POSデータからひも解く、外付けSSD/HDD市場の動き【前編】
【データの保存場所どう選ぶ?・1】 BCNランキングによれば、外付けSSD市場は1GBあたりの単価下落を背景に、この1年で需要が増加している。一方、外付けHDD市場は需要が減少しているものの、用途によっては需要を掘り起こせる余地がある。薄型テレビへの接続など、PC周辺機器の枠を超えている外付けSSDと外付けHDD。本特集では、市場動向や家電量販店の販売状況などを通じて、データの保存場所として外付けSSDと外付けHDDをどのように選ぶのが最適なのかを紹介していく。今回は、POSデータから外付けSSDと外付けHDD市場の動きをひも解いていく。
21年1月からの外付けSSDと外付けHDDの販売動向について、POSデータを使ってみていく。21年1月の外付けSSDの販売数量を「100.0」とした販売指数を算出した。
まず、外付けSSDの3年間の動きは、22年まで基点を下回る水準で推移、22年6月に51.2と最低を記録した。外付けSSDは毎年3月に需要が高まる。その3月の指数の動きを追うと、21年の95.6から22年は84.3へと落ち込んだが、23年は106.4まで大きく伸びた。その後も10月から12月にかけて、さらに需要は活性化、3カ月連続で基点を上回って推移している。23年の動きは、価格下落によって販売数量が増加したことがあらわれている。

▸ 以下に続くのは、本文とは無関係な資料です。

**config.mk**
```make
export PLATFORM = sky130hd
export DESIGN_NAME = fp_mul_apb_regs
export DESIGN_NICKNAME = d
export VERILOG_FILES = /design/src/fp_pkg.sv /design/src/apb_pkg.sv /design/src/fp_mul_apb_regs.sv
export SDC_FILE = /design/constraint.sdc
export NUM_CORES = 1
export LEC_CHECK = 0
export BUFFER_PORTS_ARGS = -buffer_cell sky130_fd_sc_hd__clkbuf_2
export CORE_ASPECT_RATIO = 1.2
export CORE_MARGIN = 1.5
export CORE_UTILIZATION = 55
export DETAILED_ROUTE_END_ITERATION = 7
export PLACE_DENSITY = 0.92
export SYNTH_ARGS = -nofsm -noshare
export SYNTH_HDL_FRONTEND = slang
export SYNTH_SLANG_ARGS = --single-unit
```
**constraint.sdc**
```tcl
create_clock -name clk -period 3.8 [get_ports clk]
set_input_delay 0.38 -clock clk [delete_from_list [all_inputs] [get_ports clk]]
set_output_delay 0.38 -clock clk [all_outputs]
set_load 0.01 [all_outputs]
```
===== src/common/spectrum_pkg.sv =====
`default_nettype none

package spectrum_pkg;

	// ====================================================================
	// Machine model
	// ====================================================================
	typedef logic [1:0] model_t;

	localparam model_t MODEL_48    = 2'd0;
	localparam model_t MODEL_128   = 2'd1;   // Also stands in for code 3
	localparam model_t MODEL_PLUS3 = 2'd2;

	// ====================================================================
	// CPU speed
	// ====================================================================
	localparam int TURBO_W = 3;

	localparam logic [TURBO_W-1:0] TURBO_3M5 = 3'd0;   // clk_sys / 16
	localparam logic [TURBO_W-1:0] TURBO_7M  = 3'd1;   // clk_sys / 8
	localparam logic [TURBO_W-1:0] TURBO_14M = 3'd2;   // clk_sys / 4
	localparam logic [TURBO_W-1:0] TURBO_28M = 3'd3;   // clk_sys / 2
	localparam logic [TURBO_W-1:0] TURBO_56M = 3'd4;   // every clk_sys

	// CPU held off this long after a speed change
	localparam logic [2:0] TURBO_SETTLE = 3'd4;

	// ====================================================================
	// Memory layout
	// ====================================================================
	localparam int BANK_W     = 3;    // 16K RAM bank number
	localparam int ROM_PAGE_W = 2;
	localparam int PAGE_OFS_W = 14;   // Offset inside a 16K page
	localparam int SDRAM_AW   = 24;   // Byte address

	localparam logic [SDRAM_AW-1:0] RAM_BASE = 24'h000000;
	localparam logic [SDRAM_AW-1:0] ROM_BASE = 24'h140000;

	// Bus sequencer
	typedef enum logic [1:0] {
		IDLE,
		MEM_REQ,    // Memory write waiting for its handshake
		MEM_WAIT,   // Memory read waiting for data
		RESP
	} seq_state_t;

endpackage

`default_nettype wire

===== src/hdl/spectrum_mem.sv =====
`timescale 1ns/1ns
`default_nettype none

module spectrum_mem (
	input  wire logic                                clk_sys,
	input  wire logic                                reset,
	input  wire spectrum_pkg::model_t                model,
	input  wire logic [spectrum_pkg::TURBO_W-1:0]    turbo,

	// CPU bus
	input  wire logic                                bus_valid,
	input  wire logic                                bus_write,
	input  wire logic                                bus_io,
	input  wire logic [15:0]                         bus_addr,
	input  wire logic [7:0]                          bus_wdata,
	output logic                                     bus_ready,
	output logic                                     rsp_valid,
	output logic [7:0]                               rsp_data,

	// SDRAM port
	output logic                                     mem_valid,
	output logic                                     mem_we,
	output logic [spectrum_pkg::SDRAM_AW-2:0]        mem_addr,
	output logic [1:0]                               mem_ds,
	output logic [15:0]                              mem_wdata,
	input  wire logic                                mem_ready,
	input  wire logic                                mem_rvalid,
	input  wire logic [15:0]                         mem_rdata
);

	logic                               ce_cpu;
	logic                               io_wr_stb;
	logic [15:0]                        req_addr;
	logic [7:0]                         req_wdata;
	logic                               req_write;
	logic                               mem_start;
	logic                               mem_done;
	logic [7:0]                         mem_rbyte;
	logic                               rom_window;
	logic [spectrum_pkg::SDRAM_AW-1:0]  byte_addr;
	spectrum_pkg::model_t               cur_model;
	logic [7:0]                         page_7ffd;
	logic [7:0]                         page_1ffd;

	ce_gen i_ce_gen (
		.clk_sys, .reset, .turbo, .ce_cpu
	);

	bus_sequencer i_bus_sequencer (
		.clk_sys, .reset, .ce_cpu,
		.bus_valid, .bus_write, .bus_io, .bus_addr, .bus_wdata,
		.bus_ready, .rsp_valid, .rsp_data,
		.rom_window, .mem_done, .mem_rbyte,
		.io_wr_stb, .req_addr, .req_wdata, .req_write, .mem_start
	);

	page_regs i_page_regs (
		.clk_sys, .reset, .model,
		.io_wr_stb, .req_addr, .req_wdata,
		.cur_model, .page_7ffd, .page_1ffd
	);

	addr_map i_addr_map (
		.cur_model, .page_7ffd, .page_1ffd, .req_addr,
		.byte_addr, .rom_window
	);

	mem_port i_mem_port (
		.clk_sys, .reset,
		.mem_start, .req_write, .req_wdata, .byte_addr,
		.mem_valid, .mem_we, .mem_addr, .mem_ds, .mem_wdata,
		.mem_ready, .mem_rvalid, .mem_rdata,
		.mem_done, .mem_rbyte
	);

endmodule

`default_nettype wire


===== src/hdl/mem_port.sv =====
`timescale 1ns/1ns
`default_nettype none

module mem_port (
	input  wire logic                                clk_sys,
	input  wire logic                                reset,

	input  wire logic                                mem_start,
	input  wire logic                                req_write,
	input  wire logic [7:0]                          req_wdata,
	input  wire logic [spectrum_pkg::SDRAM_AW-1:0]   byte_addr,

	// 16-bit SDRAM port
	output logic                                     mem_valid,
	output logic                                     mem_we,
	output logic [spectrum_pkg::SDRAM_AW-2:0]        mem_addr,
	output logic [1:0]                               mem_ds,
	output logic [15:0]                              mem_wdata,
	input  wire logic                                mem_ready,
	input  wire logic                                mem_rvalid,
	input  wire logic [15:0]                         mem_rdata,

	output logic                                     mem_done,
	output logic [7:0]                               mem_rbyte
);

	logic rd_pending;
	logic lane_q;   // Byte address bit 0
	logic hs;

	assign hs = mem_valid && mem_ready;

	always_ff @(posedge clk_sys) begin
		if (reset) begin
			mem_valid  <= 1'b0;
			rd_pending <= 1'b0;
		end else begin
			if (mem_start)
				mem_valid <= 1'b1;
			else if (hs)
				mem_valid <= 1'b0;

			if (hs && !mem_we)
				rd_pending <= 1'b1;
			else if (mem_rvalid)
				rd_pending <= 1'b0;
		end
	end

	// Held stable until the handshake
	always_ff @(posedge clk_sys) begin
		if (mem_start) begin
			mem_we    <= req_write;
			mem_addr  <= byte_addr[spectrum_pkg::SDRAM_AW-1:1];
			lane_q    <= byte_addr[0];
			mem_ds    <= req_write ? {byte_addr[0], ~byte_addr[0]} : 2'b11;   // Reads fetch both lanes
			mem_wdata <= {req_wdata, req_wdata};
		end
	end

	assign mem_done  = (hs && mem_we) || (rd_pending && mem_rvalid);
	assign mem_rbyte = lane_q ? mem_rdata[15:8] : mem_rdata[7:0];

endmodule

`default_nettype wire


===== src/paging/addr_map.sv =====
`timescale 1ns/1ns
`default_nettype none

module addr_map (
	input  wire spectrum_pkg::model_t              cur_model,
	input  wire logic [7:0]                        page_7ffd,
	input  wire logic [7:0]                        page_1ffd,
	input  wire logic [15:0]                       req_addr,
	output logic [spectrum_pkg::SDRAM_AW-1:0]      byte_addr,
	output logic                                   rom_window
);

	logic [1:0]                              win;
	logic [spectrum_pkg::PAGE_OFS_W-1:0]     ofs;
	logic                                    special;
	logic [spectrum_pkg::ROM_PAGE_W-1:0]     rom_page;
	logic [spectrum_pkg::BANK_W-1:0]         bank;
	logic [spectrum_pkg::SDRAM_AW-1:0]       rom_ofs;
	logic [spectrum_pkg::SDRAM_AW-1:0]       ram_ofs;

	assign win     = req_addr[15:14];
	assign ofs     = req_addr[13:0];
	assign special = (cur_model == spectrum_pkg::MODEL_PLUS3) && page_1ffd[0];   // +3 all-RAM

	always_comb begin
		case (cur_model)
			spectrum_pkg::MODEL_48:    rom_page = 2'd0;
			spectrum_pkg::MODEL_PLUS3: rom_page = {page_1ffd[2], page_7ffd[4]};
			default:                   rom_page = {1'b0, page_7ffd[4]};
		endcase

		if (special) begin
			case (page_1ffd[2:1])
				2'b00: bank = {1'b0, win};   // 0 1 2 3
				2'b01: bank = {1'b1, win};   // 4 5 6 7
				2'b10: bank = (win == 2'd3) ? 3'd3 : {1'b1, win};   // 4 5 6 3
				default: begin   // 4 7 6 3
					case (win)
						2'd0:    bank = 3'd4;
						2'd1:    bank = 3'd7;
						2'd2:    bank = 3'd6;
						default: bank = 3'd3;
					endcase
				end
			endcase
		end else begin
			case (win)
				2'd1:    bank = 3'd5;
				2'd2:    bank = 3'd2;
				2'd3:    bank = (cur_model == spectrum_pkg::MODEL_48) ? 3'd0 : page_7ffd[2:0];
				default: bank = 3'd0;   // ROM window, bank unused
			endcase
		end

		rom_ofs = '0;
		rom_ofs[spectrum_pkg::ROM_PAGE_W+spectrum_pkg::PAGE_OFS_W-1:0] = {rom_page, ofs};
		ram_ofs = '0;
		ram_ofs[spectrum_pkg::BANK_W+spectrum_pkg::PAGE_OFS_W-1:0] = {bank, ofs};
	end

	assign rom_window = !special && (win == 2'd0);
	assign byte_addr  = rom_window ? spectrum_pkg::ROM_BASE + rom_ofs
	                               : spectrum_pkg::RAM_BASE + ram_ofs;

endmodule

`default_nettype wire


===== src/paging/page_regs.sv =====
`timescale 1ns/1ns
`default_nettype none

module page_regs (
	input  wire logic                 clk_sys,
	input  wire logic                 reset,
	input  wire spectrum_pkg::model_t model,

	input  wire logic                 io_wr_stb,
	input  wire logic [15:0]          req_addr,
	input  wire logic [7:0]           req_wdata,

	output spectrum_pkg::model_t      cur_model,
	output logic [7:0]                page_7ffd,
	output logic [7:0]                page_1ffd
);

	logic is_48;
	logic is_plus3;
	logic sel_7ffd;
	logic sel_1ffd;
	logic locked;
	spectrum_pkg::model_t model_norm;

	// Code 3 has no machine of its own
	always_comb begin
		if (model == spectrum_pkg::MODEL_48 || model == spectrum_pkg::MODEL_PLUS3)
			model_norm = model;
		else
			model_norm = spectrum_pkg::MODEL_128;
	end

	assign is_48    = (cur_model == spectrum_pkg::MODEL_48);
	assign is_plus3 = (cur_model == spectrum_pkg::MODEL_PLUS3);

	// ====================================================================
	// Port decode
	// ====================================================================
	// 7FFD, partial decode; the +3 also looks at A14
	assign sel_7ffd = !req_addr[15] && !req_addr[1] && (req_addr[14] || !is_plus3);

	// 1FFD exists on the +3 only
	assign sel_1ffd = is_plus3 && (req_addr[15:12] == 4'b0001) && !req_addr[1];

	// 7FFD bit 5 freezes both ports until reset
	assign locked = is_48 || page_7ffd[5];

	always_ff @(posedge clk_sys) begin
		if (reset) begin
			cur_model <= model_norm;   // Model follows the input throughout reset
			page_7ffd <= 8'h00;
			page_1ffd <= 8'h00;
		end else if (io_wr_stb && !locked) begin
			if (sel_7ffd)
				page_7ffd <= req_wdata;
			if (sel_1ffd)
				page_1ffd <= req_wdata;
		end
	end

endmodule

`default_nettype wire


===== src/hdl/bus_sequencer.sv =====
`timescale 1ns/1ns
`default_nettype none

module bus_sequencer (
	input  wire logic        clk_sys,
	input  wire logic        reset,
	input  wire logic        ce_cpu,

	// CPU bus
	input  wire logic        bus_valid,
	input  wire logic        bus_write,
	input  wire logic        bus_io,
	input  wire logic [15:0] bus_addr,
	input  wire logic [7:0]  bus_wdata,
	output logic             bus_ready,
	output logic             rsp_valid,
	output logic [7:0]       rsp_data,

	// Paging and memory side
	input  wire logic        rom_window,
	input  wire logic        mem_done,
	input  wire logic [7:0]  mem_rbyte,
	output logic             io_wr_stb,
	output logic [15:0]      req_addr,
	output logic [7:0]       req_wdata,
	output logic             req_write,
	output logic             mem_start
);

	spectrum_pkg::seq_state_t state;

	logic        accept;
	logic        mem_path;
	logic        idle;
	logic [15:0] addr_q;
	logic [7:0]  wdata_q;
	logic        write_q;

	assign idle      = (state == spectrum_pkg::IDLE);
	assign bus_ready = idle && ce_cpu;
	assign accept    = bus_valid && bus_ready;
	assign rsp_valid = (state == spectrum_pkg::RESP);

	// While idle the live bus request feeds the address map, so the
	// ROM-window check and the memory issue both happen at acceptance
	assign req_addr  = idle ? bus_addr  : addr_q;
	assign req_wdata = idle ? bus_wdata : wdata_q;
	assign req_write = idle ? bus_write : write_q;

	// Writes into the ROM window never reach SDRAM
	assign mem_path  = !bus_io && !(bus_write && rom_window);
	assign mem_start = accept && mem_path;

	// ====================================================================
	// Control
	// ====================================================================
	always_ff @(posedge clk_sys) begin
		if (reset) begin
			state     <= spectrum_pkg::IDLE;
			io_wr_stb <= 1'b0;
		end else begin
			io_wr_stb <= accept && bus_io && bus_write;   // Paging port write

			case (state)
				spectrum_pkg::IDLE: begin
					if (accept) begin
						if (!mem_path)
							state <= spectrum_pkg::RESP;
						else if (bus_write)
							state <= spectrum_pkg::MEM_REQ;
						else
							state <= spectrum_pkg::MEM_WAIT;
					end
				end
				spectrum_pkg::MEM_REQ,
				spectrum_pkg::MEM_WAIT: begin
					if (mem_done)
						state <= spectrum_pkg::RESP;
				end
				default: state <= spectrum_pkg::IDLE;   // RESP lasts one cycle
			endcase
		end
	end

	// ====================================================================
	// Request and response registers
	// ====================================================================
	always_ff @(posedge clk_sys) begin
		if (accept) begin
			addr_q   <= bus_addr;
			wdata_q  <= bus_wdata;
			write_q  <= bus_write;
			// IO reads float high, writes answer zero
			rsp_data <= (bus_io && !bus_write) ? 8'hFF : 8'h00;
		end
		if ((state == spectrum_pkg::MEM_WAIT) && mem_done)
			rsp_data <= mem_rbyte;
	end

endmodule

`default_nettype wire


===== src/hdl/ce_gen.sv =====
`timescale 1ns/1ns
`default_nettype none

module ce_gen (
	input  wire logic                            clk_sys,
	input  wire logic                            reset,
	input  wire logic [spectrum_pkg::TURBO_W-1:0] turbo,
	output logic                                 ce_cpu
);

	logic [spectrum_pkg::TURBO_W-1:0] turbo_q;
	logic [3:0] cnt;
	logic [3:0] mask;
	logic [2:0] settle;

	// Counter bits that must be zero for a CPU cycle
	always_comb begin
		case (turbo_q)
			spectrum_pkg::TURBO_3M5: mask = 4'b1111;
			spectrum_pkg::TURBO_7M:  mask = 4'b0111;
			spectrum_pkg::TURBO_14M: mask = 4'b0011;
			spectrum_pkg::TURBO_28M: mask = 4'b0001;
			spectrum_pkg::TURBO_56M: mask = 4'b0000;
			default:                 mask = 4'b0011;   // Unused codes run at /4
		endcase
	end

	always_ff @(posedge clk_sys) begin
		if (reset) begin
			turbo_q <= turbo;
			settle  <= 3'd0;
			cnt     <= 4'd0;
			ce_cpu  <= 1'b0;
		end else if (turbo != turbo_q) begin
			turbo_q <= turbo;   // Speed change, stop the CPU for a moment
			settle  <= spectrum_pkg::TURBO_SETTLE;
			cnt     <= 4'd0;
			ce_cpu  <= 1'b0;
		end else if (settle != 3'd0) begin
			settle <= settle - 3'd1;
			cnt    <= 4'd0;
			ce_cpu <= 1'b0;
		end else begin
			cnt    <= cnt + 4'd1;
			ce_cpu <= ((cnt & mask) == 4'd0);
		end
	end

endmodule

`default_nettype wire


===== config.mk =====
export PLATFORM = sky130hd
export DESIGN_NAME = spectrum_mem
export DESIGN_NICKNAME = d
export VERILOG_FILES = /design/src/common/spectrum_pkg.sv /design/src/hdl/spectrum_mem.sv /design/src/hdl/mem_port.sv /design/src/paging/addr_map.sv /design/src/paging/page_regs.sv /design/src/hdl/bus_sequencer.sv /design/src/hdl/ce_gen.sv
export SDC_FILE = /design/constraint.sdc
export NUM_CORES = 1
export LEC_CHECK = 0
export BUFFER_PORTS_ARGS = -buffer_cell sky130_fd_sc_hd__buf_2
export CORE_MARGIN = 2
export CORE_UTILIZATION = 54
export CTS_CLUSTER_DIAMETER = 30
export CTS_CLUSTER_SIZE = 8
export DETAILED_ROUTE_END_ITERATION = 12
export PLACE_DENSITY_LB_ADDON = 0.2
export RECOVER_POWER = 100
export SLEW_MARGIN = 20
export SYNTH_ARGS = -nofsm -noshare
export SYNTH_HDL_FRONTEND = slang
export SYNTH_HIERARCHICAL = 1
export SYNTH_SLANG_ARGS = --single-unit

===== constraint.sdc =====
create_clock -name clk_sys -period 6.35 [get_ports clk_sys]
set_input_delay 0.9525 -clock clk_sys [delete_from_list [all_inputs] [get_ports clk_sys]]
set_output_delay 0.9525 -clock clk_sys [all_outputs]
set_load 0.02 [all_outputs]

==> results.py <==
metrics = {
    "worst_setup_path": {
        "rr_worst_depth": 7,
        "arrival_ns": 3.95,
        "path_class": "reg -> reg",
        "critical_path.cell_chain": "inv_1, ha_1, clkbuf_1, mux2_1, nor3_1, a211oi_1, buf_4",
        "critPathTopFamily": "buffers and inverters",
        "path_depth": 7,
        "crit_required_ns": 6.35,
        "crit_path_end_kind": "register",
        "path_buf_inv": 3,
        "crit_path_start_kind": "register",
        "critPathSlowestCell": "clkbuf_1",
        "timing.critical_path.fanout_max": 31,
        "cp_slowest_stage_delay_ns": 1.14,
    },
    "floorplanning": {
        "io_pins": 105,
        "rows": 32,
        "dieArea_um2": 8600,
        "coreArea_um2": 7690,
        "die_y_um": 92.7,
        "dieWidth_um": 92.7,
        "start_util": 0.553,
    },
    "placement": {
        "portBuffers": 104,
        "place_area_um2": 4680,
        "dpl.hpwl_um": 4950,
        "place.gp.congestion": 0.770,
    },
    "clock_tree": {
        "clk_latency_ns": 0.34,
        "clockBufferDepth": 2,
        "cts.clk_slew.worst_paths_ns": 0.08,
        "hold_buffers": 0,
        "htree_levels": 3,
        "cts_tree": "done",
        "cts.repair.resized": 0,
        "cts-root-buf": "clkbuf_8",
        "post-cts-setup-buffers": 0,
        "cts.sinks": 94,
        "cts_buffers": 9,
    },
    "finish": {
        "fillCellCount": 654,
        "antenna_cells": 0,
        "synthToLayoutAreaGrowth_pct": 10.6,
        "drive_gt1_frac": 0.210,
        "stdcell_area_um2": 4700,
        "nets": 450,
    },
    "sta": {
        "timing.final.crit_share": 0.623,
        "slew_viol_final": 30,
        "skew_ns": 0.0117,
        "hold_viol": 0,
        "max_freq_mhz": 253,
        "max-slew-margin-rel": -0.0578,
        "worst_pin_slew_ns": 1.59,
        "setup_viol_count_final": 0,
        "rsz0062_at_grt": "false",
        "min_period_ns": 3.96,
        "setup_tns_ns": 0,
    },
    "detailed_routing": {
        "dr.pass1.iters": 4,
        "drt_iter0_drc": 97,
        "detail-route-antenna-nets": 0,
        "drc": 0,
        "vias": 2492,
        "routed_wl_um": 6930,
        "via_per_inst": 5.01,
        "wl_per_cell_um": 13.9,
    },
    "job": {
        "maxCapViolCount": 1,
    },
    "grt": {
        "grt_start_max_net_pins": 32,
        "grt_usage": 0.165,
        "grt_overflow": 0,
        "antenna_found_initial": 0,
        "grt_pass1_wl_um": 11000,
        "grt_pass1_vias": 2358,
    },
    "yosys": {
        "synth_cells": 307,
        "yosys_warnings": 6,
        "syn_area_um2": 4250,
        "synth_area_per_cell_um2": 13.8,
    },
    "min_path": {
        "holdPathStages": 2,
        "hp-class": "reg -> reg",
    },
    "pwr": {
        "powerDensity_nw_per_um2": 255,
        "total_power_mw": 1.20,
        "irDropWorstVdd_mv": 0.140,
        "p_leak_nw": 1.72,
    },
    "run_status": {
        "violations": "max-capacitance violations, max-slew violations",
        "status": "complete, but fails checks",
    },
}
==> layout make-up <==
class,count,area [µm²],share of cell area
clock buffers,11,131,0.0279
clock inverters,5,35.0,0.00745
inverters,15,56.3,0.0120
multi-input cells,164,1300,0.276
flip-flops and latches,94,2610,0.556
well taps,102,128,0.0271
repair buffers,106,442,0.0940
==> cells in the final DEF, fill, tap and decap left out, types with 6 or more instances in the layout <==
master and instances:
mux2i_1 8, ha_1 8, nor2_1 10, nand2b_1 16, nand3_1 9, clkbuf_1 75, edfxtp_1 73, dfxtp_1 21
buf_2 32, mux2_1 6, mux2_4 8, nand2_1 16, a21oi_1 8, inv_1 15, clkbuf_8 9, mux2_2 19
==> registers in the layout (all words and copies together), names as in the netlist, 2 cells and up <==
name and flops:
i_bus_sequencer/state 2, i_mem_port/mem_ds 2, i_mem_port/mem_wdata 8, i_page_regs/page_7ffd 5, i_ce_gen/cnt 4, i_page_regs/cur_model 2, i_mem_port/mem_addr 23, i_bus_sequencer/rsp_data 8
i_ce_gen/turbo_q 3, i_ce_gen/settle 3, i_bus_sequencer/wdata_q 8, i_bus_sequencer/addr_q 16, i_page_regs/page_1ffd 3
==> path summary, 6_finish.rpt <==
path | startpoint | end | slack [ns]
max | i_bus_sequencer/state[0]$_SDFFE_PP0P_ | i_mem_port/mem_wdata[9]$_DFFE_PP_ | 2.39
min reg2reg | i_mem_port/rd_pending$_SDFFE_PP0P_ | i_mem_port/rd_pending$_SDFFE_PP0P_ | 0.48
max reg2reg | i_bus_sequencer/state[0]$_SDFFE_PP0P_ | i_mem_port/mem_wdata[9]$_DFFE_PP_ | 2.39
min | i_mem_port/rd_pending$_SDFFE_PP0P_ | i_mem_port/rd_pending$_SDFFE_PP0P_ | 0.48
==> through the flow <==
stage | cells | hold slack [ns] | utilization | worst slack (ns)
after detailed placement | 481 | 0.468 | 0.608 | 3.62
final | 497 | 0.483 | 0.611 | 2.39
after global placement | 481 | 0.465 | 0.608 | 3.67
after global routing | 497 | 0.509 | 0.611 | 1.97
after floorplan | 311 | 0.438 | - | 1.78
after CTS | 497 | 0.482 | 0.630 | 3.61
==> power by group <==
group | switching, mW | total [mW] | internal [mW]
Sequential | 0.00951 | 0.693 | 0.684
Combinational | 0.0894 | 0.169 | 0.0796
Clock | 0.194 | 0.338 | 0.144
==> worst reg2reg max path, stage by stage, from the launching register on <==
cell,delay (ns)
dfxtp_1,0.35
inv_1,0.10
ha_1,0.14
clkbuf_1,1.14
mux2_1,0.48
nor3_1,0.15
a211oi_1,0.74
buf_4,0.49
==> routing by layer <==
metal,vias up,track usage,share of wire
met1,1183,0.220,0.45
li1,1240,-,-
met2,62,0.268,0.49
met5,-,0,0
met4,0,0.0674,0.013
met3,7,0.0285,0.046
No activity file was read; power rests on OpenSTA's default activity.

一方、外付けHDDの販売数量は外付けSSDを上回っている。21年1月は356.3と外付けSSDの3倍以上の需要だった。その後は上下動が激しく、長いスパンでみると右肩下がりで推移。23年3月には、3年間で最低の134.6を記録した。外付けHDDは毎年12月に需要のピークを迎えるため、12月の指数を比較すると、21年は318.5、22年は279.2、23年は217.1と指数は年々落ち込んでいる。そして、21年1月には外付けSSDと3倍の差があった指数も、23年12月には2倍弱までに狭まっていることがデータから明らかになった。
次に、22年1月から23年12月までのメーカー別販売数量シェアの推移をそれぞれ見ていく。まず、外付けSSDのメーカー別販売数量シェアでは、首位のバッファローが3割後半から5割程のシェアを占めている。WesternDigitalは2割前後でバッファローを追いかけていたが、23年に入ってからは1割台後半と22年ほどのシェアを稼げていないのが実状だ。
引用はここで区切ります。